Work instructions: Please restate, word for word, each line from the one containing "export SYNTH_SLANG_ARGS = --single-unit" through the end of the entries below.

---------- Task data ----------

[config.mk]
export PLATFORM = sky130hd
export DESIGN_NAME = if_stage_top
export DESIGN_NICKNAME = d
export VERILOG_FILES = /design/src/rtl/fetch_pkg.sv /design/src/rtl/next_pc_mux.sv /design/src/rtl/wb_fetcher.sv /design/src/rtl/fetch_queue.sv /design/src/rtl/if_id_stage.sv /design/src/rtl/if_stage_top.sv
export SDC_FILE = /design/constraint.sdc
export NUM_CORES = 1
export LEC_CHECK = 0
export BUFFER_PORTS_ARGS = -buffer_cell sky130_fd_sc_hd__buf_2
export CAP_MARGIN = 20
export CORE_AREA = 3 3 148 222
export DETAILED_ROUTE_END_ITERATION = 8
export DIE_AREA = 0 0 151 225
export PLACE_DENSITY = 0.83
export SETUP_SLACK_MARGIN = 0.02
export SLEW_MARGIN = 20
export SYNTH_ARGS = -nofsm -noshare
export SYNTH_HDL_FRONTEND = slang
export SYNTH_SLANG_ARGS = --single-unit
[constraint.sdc]
create_clock -name clk -period 12.2 [get_ports clk]
set_input_delay 2.44 -clock clk [delete_from_list [all_inputs] [get_ports clk]]
set_output_delay 2.44 -clock clk [all_outputs]
set_load 0.05 [all_outputs]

----------

Written solution:
export SYNTH_SLANG_ARGS = --single-unit
[constraint.sdc]
create_clock -name clk -period 12.2 [get_ports clk]
set_input_delay 2.44 -clock clk [delete_from_list [all_inputs] [get_ports clk]]
set_output_delay 2.44 -clock clk [all_outputs]
set_load 0.05 [all_outputs]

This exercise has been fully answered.